Following answer about Benchmarking - How to count number of instructions sent to CPU to find consumed MIPS suggest that:
perf stat ./my_program
on Linux will use CPU performance counters to record how many instructions it ran, and how many core clock cycles it took. (And how much CPU time it used, and will calculate MIPS for you).
An example generates following output which does not contain calculated MIPS
information.
Performance counter stats for './hello.py':
1452.607792 task-clock (msec) # 0.997 CPUs utilized
327 context-switches # 0.225 K/sec
147 cpu-migrations # 0.101 K/sec
35,548 page-faults # 0.024 M/sec
2,254,593,107 cycles # 1.552 GHz [26.64%]
<not supported> stalled-cycles-frontend
<not supported> stalled-cycles-backend
1,652,281,933 instructions # 0.73 insns per cycle [38.87%]

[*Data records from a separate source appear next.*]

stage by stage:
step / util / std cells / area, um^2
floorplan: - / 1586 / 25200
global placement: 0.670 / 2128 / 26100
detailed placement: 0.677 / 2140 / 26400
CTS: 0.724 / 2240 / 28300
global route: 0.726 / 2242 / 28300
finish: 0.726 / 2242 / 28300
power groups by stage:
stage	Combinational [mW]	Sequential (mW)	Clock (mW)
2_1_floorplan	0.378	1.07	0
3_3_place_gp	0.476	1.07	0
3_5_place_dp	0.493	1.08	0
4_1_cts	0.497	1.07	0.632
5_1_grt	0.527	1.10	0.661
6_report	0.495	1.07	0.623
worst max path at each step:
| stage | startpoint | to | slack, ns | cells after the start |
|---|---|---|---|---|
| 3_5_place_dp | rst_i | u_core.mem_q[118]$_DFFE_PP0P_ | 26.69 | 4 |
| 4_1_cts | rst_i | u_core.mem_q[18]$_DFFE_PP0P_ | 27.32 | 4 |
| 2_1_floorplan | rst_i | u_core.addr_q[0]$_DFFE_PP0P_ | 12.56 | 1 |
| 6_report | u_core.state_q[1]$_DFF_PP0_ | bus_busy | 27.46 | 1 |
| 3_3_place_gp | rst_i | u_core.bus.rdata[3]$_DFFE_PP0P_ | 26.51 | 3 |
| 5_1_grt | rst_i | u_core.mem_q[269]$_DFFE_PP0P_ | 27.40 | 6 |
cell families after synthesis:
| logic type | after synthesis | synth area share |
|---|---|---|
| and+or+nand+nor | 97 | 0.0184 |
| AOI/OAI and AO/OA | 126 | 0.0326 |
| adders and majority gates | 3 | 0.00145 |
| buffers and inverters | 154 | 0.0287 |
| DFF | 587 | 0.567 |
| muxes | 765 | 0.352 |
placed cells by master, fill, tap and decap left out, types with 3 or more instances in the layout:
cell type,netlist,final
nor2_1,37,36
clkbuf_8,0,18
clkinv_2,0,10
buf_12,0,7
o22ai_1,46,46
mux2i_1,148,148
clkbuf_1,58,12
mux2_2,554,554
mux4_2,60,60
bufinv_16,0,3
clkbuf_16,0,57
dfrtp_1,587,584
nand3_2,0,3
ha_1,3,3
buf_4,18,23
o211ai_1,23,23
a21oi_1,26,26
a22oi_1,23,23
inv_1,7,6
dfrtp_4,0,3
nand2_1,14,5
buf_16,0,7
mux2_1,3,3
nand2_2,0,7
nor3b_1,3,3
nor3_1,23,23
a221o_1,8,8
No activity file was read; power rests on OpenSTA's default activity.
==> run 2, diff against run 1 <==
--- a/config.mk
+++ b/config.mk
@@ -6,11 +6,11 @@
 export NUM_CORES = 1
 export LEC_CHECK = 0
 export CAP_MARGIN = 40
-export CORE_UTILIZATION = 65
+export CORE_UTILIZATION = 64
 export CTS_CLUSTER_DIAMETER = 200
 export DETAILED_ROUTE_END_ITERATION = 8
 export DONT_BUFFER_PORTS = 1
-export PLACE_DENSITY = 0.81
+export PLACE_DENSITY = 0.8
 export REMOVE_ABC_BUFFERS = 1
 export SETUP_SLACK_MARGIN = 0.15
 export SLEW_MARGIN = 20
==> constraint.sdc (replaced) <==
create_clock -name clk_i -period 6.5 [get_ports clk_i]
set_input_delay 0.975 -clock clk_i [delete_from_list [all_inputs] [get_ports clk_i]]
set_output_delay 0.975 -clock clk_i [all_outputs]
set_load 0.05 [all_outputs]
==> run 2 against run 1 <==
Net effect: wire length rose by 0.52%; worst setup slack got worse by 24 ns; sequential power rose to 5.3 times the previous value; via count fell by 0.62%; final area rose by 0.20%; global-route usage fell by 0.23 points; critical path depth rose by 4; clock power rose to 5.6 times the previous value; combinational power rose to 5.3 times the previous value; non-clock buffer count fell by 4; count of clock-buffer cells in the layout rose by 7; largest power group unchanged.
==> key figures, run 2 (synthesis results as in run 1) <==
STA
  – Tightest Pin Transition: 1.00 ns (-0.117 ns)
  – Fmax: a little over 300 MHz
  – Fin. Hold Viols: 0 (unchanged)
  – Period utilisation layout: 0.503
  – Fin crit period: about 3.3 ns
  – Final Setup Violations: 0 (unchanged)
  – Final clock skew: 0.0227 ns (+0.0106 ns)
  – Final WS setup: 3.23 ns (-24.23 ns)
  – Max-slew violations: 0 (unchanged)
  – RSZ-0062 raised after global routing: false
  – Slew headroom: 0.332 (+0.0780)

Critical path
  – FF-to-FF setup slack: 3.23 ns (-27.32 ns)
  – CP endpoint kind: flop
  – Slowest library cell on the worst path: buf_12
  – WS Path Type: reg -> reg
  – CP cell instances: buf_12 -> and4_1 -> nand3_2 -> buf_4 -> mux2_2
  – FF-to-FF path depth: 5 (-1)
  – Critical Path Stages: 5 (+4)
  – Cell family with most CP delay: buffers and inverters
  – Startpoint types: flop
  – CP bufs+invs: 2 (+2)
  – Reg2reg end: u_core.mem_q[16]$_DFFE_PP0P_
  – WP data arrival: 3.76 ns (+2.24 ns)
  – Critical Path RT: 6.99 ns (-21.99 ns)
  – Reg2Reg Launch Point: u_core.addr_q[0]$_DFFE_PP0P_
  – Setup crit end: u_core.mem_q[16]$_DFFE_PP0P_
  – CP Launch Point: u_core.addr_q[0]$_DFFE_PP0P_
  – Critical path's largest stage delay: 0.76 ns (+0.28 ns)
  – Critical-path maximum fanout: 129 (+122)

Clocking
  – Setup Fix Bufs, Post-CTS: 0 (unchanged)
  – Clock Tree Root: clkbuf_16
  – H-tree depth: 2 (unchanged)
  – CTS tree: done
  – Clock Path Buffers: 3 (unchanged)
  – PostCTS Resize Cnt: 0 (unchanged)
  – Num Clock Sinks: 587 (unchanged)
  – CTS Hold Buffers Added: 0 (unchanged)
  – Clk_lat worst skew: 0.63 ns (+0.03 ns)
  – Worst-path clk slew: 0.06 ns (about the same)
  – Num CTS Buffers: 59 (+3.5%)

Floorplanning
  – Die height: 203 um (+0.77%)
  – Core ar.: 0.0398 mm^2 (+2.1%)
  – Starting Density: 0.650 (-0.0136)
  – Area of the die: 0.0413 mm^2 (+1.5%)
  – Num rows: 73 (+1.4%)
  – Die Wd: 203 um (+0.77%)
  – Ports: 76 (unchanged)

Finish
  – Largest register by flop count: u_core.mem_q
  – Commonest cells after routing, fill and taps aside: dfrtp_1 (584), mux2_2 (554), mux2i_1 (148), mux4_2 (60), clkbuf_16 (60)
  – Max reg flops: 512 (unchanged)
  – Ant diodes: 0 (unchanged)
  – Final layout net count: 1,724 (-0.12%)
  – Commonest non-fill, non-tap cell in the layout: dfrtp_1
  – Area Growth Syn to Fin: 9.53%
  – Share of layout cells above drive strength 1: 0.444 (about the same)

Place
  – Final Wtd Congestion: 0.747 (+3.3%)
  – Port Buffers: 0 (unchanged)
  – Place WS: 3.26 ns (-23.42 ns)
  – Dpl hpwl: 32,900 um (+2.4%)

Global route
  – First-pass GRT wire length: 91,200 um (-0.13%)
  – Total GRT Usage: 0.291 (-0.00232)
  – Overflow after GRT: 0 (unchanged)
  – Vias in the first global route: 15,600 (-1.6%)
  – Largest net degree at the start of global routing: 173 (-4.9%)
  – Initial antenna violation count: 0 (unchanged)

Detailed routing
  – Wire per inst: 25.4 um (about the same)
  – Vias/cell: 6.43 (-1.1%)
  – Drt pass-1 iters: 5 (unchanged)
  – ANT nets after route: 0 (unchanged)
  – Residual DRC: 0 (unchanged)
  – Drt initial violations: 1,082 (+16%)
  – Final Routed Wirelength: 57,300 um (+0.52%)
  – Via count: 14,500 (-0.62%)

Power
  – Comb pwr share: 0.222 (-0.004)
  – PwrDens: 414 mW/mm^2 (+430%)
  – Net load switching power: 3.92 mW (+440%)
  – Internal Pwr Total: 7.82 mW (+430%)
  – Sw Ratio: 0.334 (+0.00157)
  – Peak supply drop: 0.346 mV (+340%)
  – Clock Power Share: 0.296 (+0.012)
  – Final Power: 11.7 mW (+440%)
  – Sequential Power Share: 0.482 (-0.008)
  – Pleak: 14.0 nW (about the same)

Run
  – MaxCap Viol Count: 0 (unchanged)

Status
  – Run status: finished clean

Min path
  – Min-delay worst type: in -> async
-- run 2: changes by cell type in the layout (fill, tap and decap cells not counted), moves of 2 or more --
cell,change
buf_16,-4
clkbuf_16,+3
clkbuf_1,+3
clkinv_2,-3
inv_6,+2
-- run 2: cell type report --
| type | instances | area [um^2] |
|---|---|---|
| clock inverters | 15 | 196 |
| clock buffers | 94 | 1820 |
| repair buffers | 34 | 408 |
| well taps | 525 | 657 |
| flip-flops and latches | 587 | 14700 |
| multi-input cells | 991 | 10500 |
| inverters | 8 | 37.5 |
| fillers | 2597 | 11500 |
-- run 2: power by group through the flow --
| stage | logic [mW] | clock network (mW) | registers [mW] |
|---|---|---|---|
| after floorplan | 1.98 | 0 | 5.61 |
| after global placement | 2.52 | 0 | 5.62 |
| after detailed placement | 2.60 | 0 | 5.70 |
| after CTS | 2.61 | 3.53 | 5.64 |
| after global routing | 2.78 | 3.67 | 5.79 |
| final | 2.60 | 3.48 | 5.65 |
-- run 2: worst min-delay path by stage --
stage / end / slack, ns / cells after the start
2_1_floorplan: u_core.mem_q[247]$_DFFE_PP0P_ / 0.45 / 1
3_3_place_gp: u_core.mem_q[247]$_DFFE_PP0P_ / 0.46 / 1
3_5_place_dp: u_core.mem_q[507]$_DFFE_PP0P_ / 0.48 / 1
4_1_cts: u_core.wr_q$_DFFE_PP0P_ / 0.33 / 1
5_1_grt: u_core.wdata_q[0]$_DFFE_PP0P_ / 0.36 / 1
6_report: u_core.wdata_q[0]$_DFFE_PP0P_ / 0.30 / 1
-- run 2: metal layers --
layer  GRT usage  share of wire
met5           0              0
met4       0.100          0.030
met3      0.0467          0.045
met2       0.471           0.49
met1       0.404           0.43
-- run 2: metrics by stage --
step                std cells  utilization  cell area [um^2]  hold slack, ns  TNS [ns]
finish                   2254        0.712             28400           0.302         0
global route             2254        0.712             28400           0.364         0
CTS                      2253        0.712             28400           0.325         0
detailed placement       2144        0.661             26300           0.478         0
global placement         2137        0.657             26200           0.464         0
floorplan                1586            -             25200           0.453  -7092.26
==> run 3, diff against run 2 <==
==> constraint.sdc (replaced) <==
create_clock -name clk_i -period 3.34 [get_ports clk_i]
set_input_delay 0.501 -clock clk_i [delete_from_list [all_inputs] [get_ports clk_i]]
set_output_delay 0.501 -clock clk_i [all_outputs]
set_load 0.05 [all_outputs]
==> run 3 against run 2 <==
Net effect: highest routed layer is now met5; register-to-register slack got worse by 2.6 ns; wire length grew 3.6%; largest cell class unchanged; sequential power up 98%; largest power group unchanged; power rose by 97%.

353,431,039 branches # 243.308 M/sec [37.95%]
18,536,723 branch-misses # 5.24% of all branches [38.06%]
612,338,241 L1-dcache-loads # 421.544 M/sec [25.93%]
41,746,028 L1-dcache-load-misses # 6.82% of all L1-dcache hits [25.71%]
25,531,328 LLC-loads # 17.576 M/sec [26.39%]
1,846,241 LLC-load-misses # 7.23% of all LL-cache hits [26.26%]
1.456531157 seconds time elapsed
[Q] How could I calculate MIPS
correctly from output of perf stat
? In order to calculate MIPS should I do following instructions/seconds_time_elapsed
from the values obtained from perf stat
?
It's obviously just instructions / seconds. (divided by 1 million to scale for the Mega metric prefix.)
Using the total elapsed time will give you MIPS for the whole program, total across all cores, and counting any time spent sleeping / waiting against it.
Task-clock will count total CPU time used on all cores, so it will give you the average MIPS across all cores used, not counting any time spent sleeping. (task-clock:u
would count only user-space time, but task-clock
counts time spent in the kernel as well.)